Unit for Integrative Zoology, Department of Evolutionary Biology
university of Vienna


Mollusks are known for their highly diverse repertoire of body plans especially in the Conchifera, one of the two major lineages that comprises those taxa that originated from a uni-shelled ancestor (Monoplacophora, Gastropoda, Cephalopoda, Scaphopoda, Bivalvia). For most clades, and bivalves in particular, data concerning the molecular basis essential to this morphological variation is scarce. In this thesis I initially investigated Hox expression during development of the quagga mussel, Dreissena rostriformis, to elucidate to which degree they might contribute to specific phenotypic traits as in other conchiferans. Hox genes are key developmental regulators that are involved in establishing morphological features during animal ontogeny.

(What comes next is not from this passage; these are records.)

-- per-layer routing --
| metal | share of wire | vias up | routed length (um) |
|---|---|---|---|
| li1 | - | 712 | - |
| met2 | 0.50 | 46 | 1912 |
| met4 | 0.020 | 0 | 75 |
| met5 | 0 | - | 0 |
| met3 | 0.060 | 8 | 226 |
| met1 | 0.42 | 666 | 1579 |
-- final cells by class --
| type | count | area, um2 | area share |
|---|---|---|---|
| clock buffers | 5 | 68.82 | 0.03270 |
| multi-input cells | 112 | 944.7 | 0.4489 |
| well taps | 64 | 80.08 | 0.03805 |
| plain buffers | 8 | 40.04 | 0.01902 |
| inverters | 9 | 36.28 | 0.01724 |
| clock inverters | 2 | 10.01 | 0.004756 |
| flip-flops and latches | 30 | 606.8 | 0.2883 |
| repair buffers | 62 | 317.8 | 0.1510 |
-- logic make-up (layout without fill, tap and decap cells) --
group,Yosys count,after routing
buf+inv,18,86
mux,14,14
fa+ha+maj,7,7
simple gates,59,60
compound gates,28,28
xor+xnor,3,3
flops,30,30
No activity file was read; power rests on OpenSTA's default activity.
$ cat config.mk
export PLATFORM = sky130hd
export DESIGN_NAME = rf_access_arbiter_flat
export DESIGN_NICKNAME = d
export VERILOG_FILES = /design/src/rtl/rf_access_arbiter_if.sv /design/src/rtl/rf_access_arbiter.sv /design/src/flat_wrapper.sv
export SDC_FILE = /design/constraint.sdc
export NUM_CORES = 1
export LEC_CHECK = 0
export CORE_MARGIN = 4
export CORE_UTILIZATION = 48
export CTS_BUF_LIST = sky130_fd_sc_hd__clkbuf_16
export CTS_CLUSTER_DIAMETER = 80
export DETAILED_ROUTE_END_ITERATION = 7
export DONT_BUFFER_PORTS = 1
export HOLD_SLACK_MARGIN = 0.12
export SLEW_MARGIN = 20
export SYNTH_ARGS = -nofsm -noshare
export SYNTH_HDL_FRONTEND = slang
export SYNTH_SLANG_ARGS = --single-unit
$ cat constraint.sdc
create_clock -name clk -period 2.4 [get_ports clk]
set_input_delay 0.36 -clock clk [delete_from_list [all_inputs] [get_ports clk]]
set_output_delay 0.36 -clock clk [all_outputs]
set_load 0.02 [all_outputs]
$ cat src/rtl/rf_access_arbiter_if.sv
// ---------------------------------------------------------------------------
// rf_access_arbiter_if
// Bundles the two requester command channels, the register-file control and
// read pins, and the response channel of rf_access_arbiter.
//   slave  : arbiter side
//   master : environment side (requesters + register file)
// Optional lock inputs exist only when RF_ARB_LOCK_EN is defined.
// ---------------------------------------------------------------------------
interface rf_access_arbiter_if #(
    parameter int DATA_W = 8
);
    // Requester A command channel
    logic              a_valid;
    logic              a_ready;
    logic [2:0]        a_o1sel;
    logic [2:0]        a_o2sel;
    logic [1:0]        a_funsel;
    logic [3:0]        a_rsel;
    logic [3:0]        a_tsel;
    logic [DATA_W-1:0] a_wdata;

    // Requester B command channel
    logic              b_valid;
    logic              b_ready;
    logic [2:0]        b_o1sel;
    logic [2:0]        b_o2sel;
    logic [1:0]        b_funsel;
    logic [3:0]        b_rsel;
    logic [3:0]        b_tsel;
    logic [DATA_W-1:0] b_wdata;

`ifdef RF_ARB_LOCK_EN
    logic              a_lock;
    logic              b_lock;
`endif

    // Register-file control and read pins
    logic [2:0]        rf_o1sel;
    logic [2:0]        rf_o2sel;
    logic [1:0]        rf_funsel;
    logic [3:0]        rf_rsel;
    logic [3:0]        rf_tsel;
    logic [DATA_W-1:0] rf_i;
    logic [DATA_W-1:0] rf_o1;
    logic [DATA_W-1:0] rf_o2;

    // Response channel
    logic              rsp_a_valid;
    logic              rsp_b_valid;
    logic [DATA_W-1:0] rsp_o1;
    logic [DATA_W-1:0] rsp_o2;

    modport slave (
`ifdef RF_ARB_LOCK_EN
        input  a_lock, b_lock,
`endif
        input  a_valid, a_o1sel, a_o2sel, a_funsel, a_rsel, a_tsel, a_wdata,
        output a_ready,
        input  b_valid, b_o1sel, b_o2sel, b_funsel, b_rsel, b_tsel, b_wdata,
        output b_ready,
        output rf_o1sel, rf_o2sel, rf_funsel, rf_rsel, rf_tsel, rf_i,
        input  rf_o1, rf_o2,
        output rsp_a_valid, rsp_b_valid, rsp_o1, rsp_o2
    );

    modport master (
`ifdef RF_ARB_LOCK_EN
        output a_lock, b_lock,
`endif
        output a_valid, a_o1sel, a_o2sel, a_funsel, a_rsel, a_tsel, a_wdata,
        input  a_ready,
        output b_valid, b_o1sel, b_o2sel, b_funsel, b_rsel, b_tsel, b_wdata,
        input  b_ready,
        input  rf_o1sel, rf_o2sel, rf_funsel, rf_rsel, rf_tsel, rf_i,
        output rf_o1, rf_o2,
        input  rsp_a_valid, rsp_b_valid, rsp_o1, rsp_o2
    );
endinterface
File: src/rtl/one_wire_byte_sequencer.sv
// Byte-level command sequencer in front of a 1-Wire bit master: reset / write-byte / read-byte, LSB first.
// Optional Dallas/Maxim CRC-8 accumulator is built when ONE_WIRE_CRC8_EN is defined.
module one_wire_byte_sequencer #(
    parameter int DONE_TIMEOUT = 65535
) (
    input  logic       clk,
    input  logic       rst,
    input  logic       cmd_valid,
    output logic       cmd_ready,
    input  logic [1:0] cmd_op,
    input  logic [7:0] cmd_data,
    output logic       rsp_valid,
    output logic [7:0] rsp_data,
    output logic       rsp_presence,
    output logic       rsp_err,
    output logic       busy,
    output logic       m_start_reset,
    output logic       m_start_write_bit,
    output logic       m_start_read_bit,
    output logic       m_write_bit_data,
    input  logic       m_busy,
    input  logic       m_done,
    input  logic       m_read_bit_data,
    input  logic       m_presence_detected,
    input  logic       crc_clear,
    output logic [7:0] crc_value
);

    typedef enum logic [1:0] {
        S_IDLE  = 2'd0,
        S_ISSUE = 2'd1,
        S_WAIT  = 2'd2,
        S_RESP  = 2'd3
    } state_t;

    localparam logic [1:0] OP_RESET = 2'd0;
    localparam logic [1:0] OP_WRITE = 2'd1;
    localparam logic [1:0] OP_READ  = 2'd2;
    localparam logic [1:0] OP_RSVD  = 2'd3;

    localparam int WD_W = (DONE_TIMEOUT > 1) ? $clog2(DONE_TIMEOUT) : 1;
    localparam logic [WD_W-1:0] WD_LAST = WD_W'(DONE_TIMEOUT - 1);

    state_t          state_q, state_d;
    logic [1:0]      op_q, op_d;
    logic [7:0]      shreg_q, shreg_d;
    logic [3:0]      cnt_q, cnt_d;
    logic [WD_W-1:0] wdog_q, wdog_d;
    logic [7:0]      rsp_data_q, rsp_data_d;
    logic            rsp_presence_q, rsp_presence_d;
    logic            rsp_err_q, rsp_err_d;
    logic [7:0]      shreg_next;

    always_comb begin
        state_d           = state_q;
        op_d              = op_q;
        shreg_d           = shreg_q;
        cnt_d             = cnt_q;
        wdog_d            = wdog_q;
        rsp_data_d        = rsp_data_q;
        rsp_presence_d    = rsp_presence_q;
        rsp_err_d         = rsp_err_q;
        m_start_reset     = 1'b0;
        m_start_write_bit = 1'b0;
        m_start_read_bit  = 1'b0;
        shreg_next        = (op_q == OP_READ) ? {m_read_bit_data, shreg_q[7:1]}
                                              : {1'b0, shreg_q[7:1]};

        unique case (state_q)
            S_IDLE: begin
                if (cmd_valid) begin
                    op_d    = cmd_op;
                    shreg_d = cmd_data;
                    cnt_d   = 4'd0;
                    wdog_d  = '0;
                    if (cmd_op == OP_RSVD) begin
                        rsp_data_d     = 8'h00;
                        rsp_presence_d = 1'b0;
                        rsp_err_d      = 1'b1;
                        state_d        = S_RESP;
                    end else begin
                        state_d = S_ISSUE;
                    end
                end
            end
            S_ISSUE: begin
                if (!m_busy) begin
                    m_start_reset     = (op_q == OP_RESET);
                    m_start_write_bit = (op_q == OP_WRITE);
                    m_start_read_bit  = (op_q == OP_READ);
                    wdog_d            = '0;
                    state_d           = S_WAIT;
                end
            end
            S_WAIT: begin
                if (m_done) begin
                    // A bus reset is a single master op; a byte is eight.
                    shreg_d = shreg_next;
                    cnt_d   = cnt_q + 4'd1;
                    if (op_q == OP_RESET || cnt_q == 4'd7) begin
                        rsp_data_d     = (op_q == OP_READ) ? shreg_next : 8'h00;
                        rsp_presence_d = (op_q == OP_RESET) ? m_presence_detected : 1'b0;
                        rsp_err_d      = 1'b0;
                        state_d        = S_RESP;
                    end else begin
                        state_d = S_ISSUE;
                    end
                end else if (DONE_TIMEOUT != 0 && wdog_q == WD_LAST) begin
                    rsp_data_d     = 8'h00;
                    rsp_presence_d = 1'b0;
                    rsp_err_d      = 1'b1;
                    state_d        = S_RESP;
                end else begin
                    wdog_d = wdog_q + 1'b1;
                end
            end
            S_RESP: begin
                state_d = S_IDLE;
            end
            default: state_d = S_IDLE;
        endcase
    end

    always_ff @(posedge clk) begin
        if (rst) begin
            state_q        <= S_IDLE;
            op_q           <= OP_RESET;
            shreg_q        <= 8'h00;
            cnt_q          <= 4'd0;
            wdog_q         <= '0;
            rsp_data_q     <= 8'h00;
            rsp_presence_q <= 1'b0;
            rsp_err_q      <= 1'b0;
        end else begin
            state_q        <= state_d;
            op_q           <= op_d;
            shreg_q        <= shreg_d;
            cnt_q          <= cnt_d;
            wdog_q         <= wdog_d;
            rsp_data_q     <= rsp_data_d;
            rsp_presence_q <= rsp_presence_d;
            rsp_err_q      <= rsp_err_d;
        end
    end

    assign cmd_ready        = (state_q == S_IDLE);
    assign busy             = (state_q != S_IDLE);
    assign rsp_valid        = (state_q == S_RESP);
    assign rsp_data         = rsp_data_q;
    assign rsp_presence     = rsp_presence_q;
    assign rsp_err          = rsp_err_q;
    // Write bit only shifts on m_done, so it stays stable across the strobe/wait window.
    assign m_write_bit_data = (op_q == OP_WRITE) && (state_q == S_ISSUE || state_q == S_WAIT)
                              && shreg_q[0];

`ifdef ONE_WIRE_CRC8_EN
    logic [7:0] crc_q, crc_d;
    logic       crc_bit_en;
    logic       crc_bit;
    logic       crc_op_reset;

    function automatic logic [7:0] crc8_step(input logic [7:0] crc, input logic din);
        logic fb;
        fb = crc[0] ^ din;
        return fb ? ({1'b0, crc[7:1]} ^ 8'h8C) : {1'b0, crc[7:1]};
    endfunction

    assign crc_bit_en   = (state_q == S_WAIT) && m_done && (op_q != OP_RESET);
    assign crc_bit      = (op_q == OP_READ) ? m_read_bit_data : shreg_q[0];
    assign crc_op_reset = (state_q == S_IDLE) && cmd_valid && (cmd_op == OP_RESET);

    always_comb begin
        crc_d = crc_q;
        if (crc_clear || crc_op_reset) begin
            crc_d = 8'h00;
        end else if (crc_bit_en) begin
            crc_d = crc8_step(crc_q, crc_bit);
        end
    end

    always_ff @(posedge clk) begin
        if (rst) begin
            crc_q <= 8'h00;
        end else begin
            crc_q <= crc_d;
        end
    end

    assign crc_value = crc_q;
`else
    logic unused_crc_clear;
    assign unused_crc_clear = crc_clear;
    assign crc_value        = 8'h00;
`endif

endmodule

Hox expression in Dreissena is first detected in the gastrula with widely overlapping expression domains of most genes, shifting towards more compact, largely mesodermal domains in the trochophore larva. The non-collinear mode of Hox expression in Dreissena might be a result of the low degree of body plan regionalization along the bivalve anterior-posterior axis as exemplified by the lack of key morphological traits such as a distinct head, cephalic tentacles, radula apparatus, and a simplified central nervous system. Secondly, we investigated the transcriptional complexity of a larval stage from Dreissena. For this, we profiled single cell transcriptomes of distinct cell populations from the trochophore larva. To annotate these cell populations, gene sets underlying the clustering were examined and compared to expression data of their orthologs as previously reported from other lophotrochozoans. Genes expected to be specific to certain tissues, such as prototrochal cells, muscle cells, among others, corroborate that the recovered cell clusters reflect the larval body composition of our animal. Lastly, in the third chapter we compared and analyzed genes expressed in the shell field. Our comparative gene analyses in this cluster indicate there is a significant emergence of novel genes shaping the unique transcriptomic signatures of shell field cells from Dreissena. Altogether, this thesis provides a molecular atlas of developmental processes underlying bivalve-specific tissues, whilst establishing a foundation that expands the frontiers of knowledge regarding the plasticity of molluscan body plans.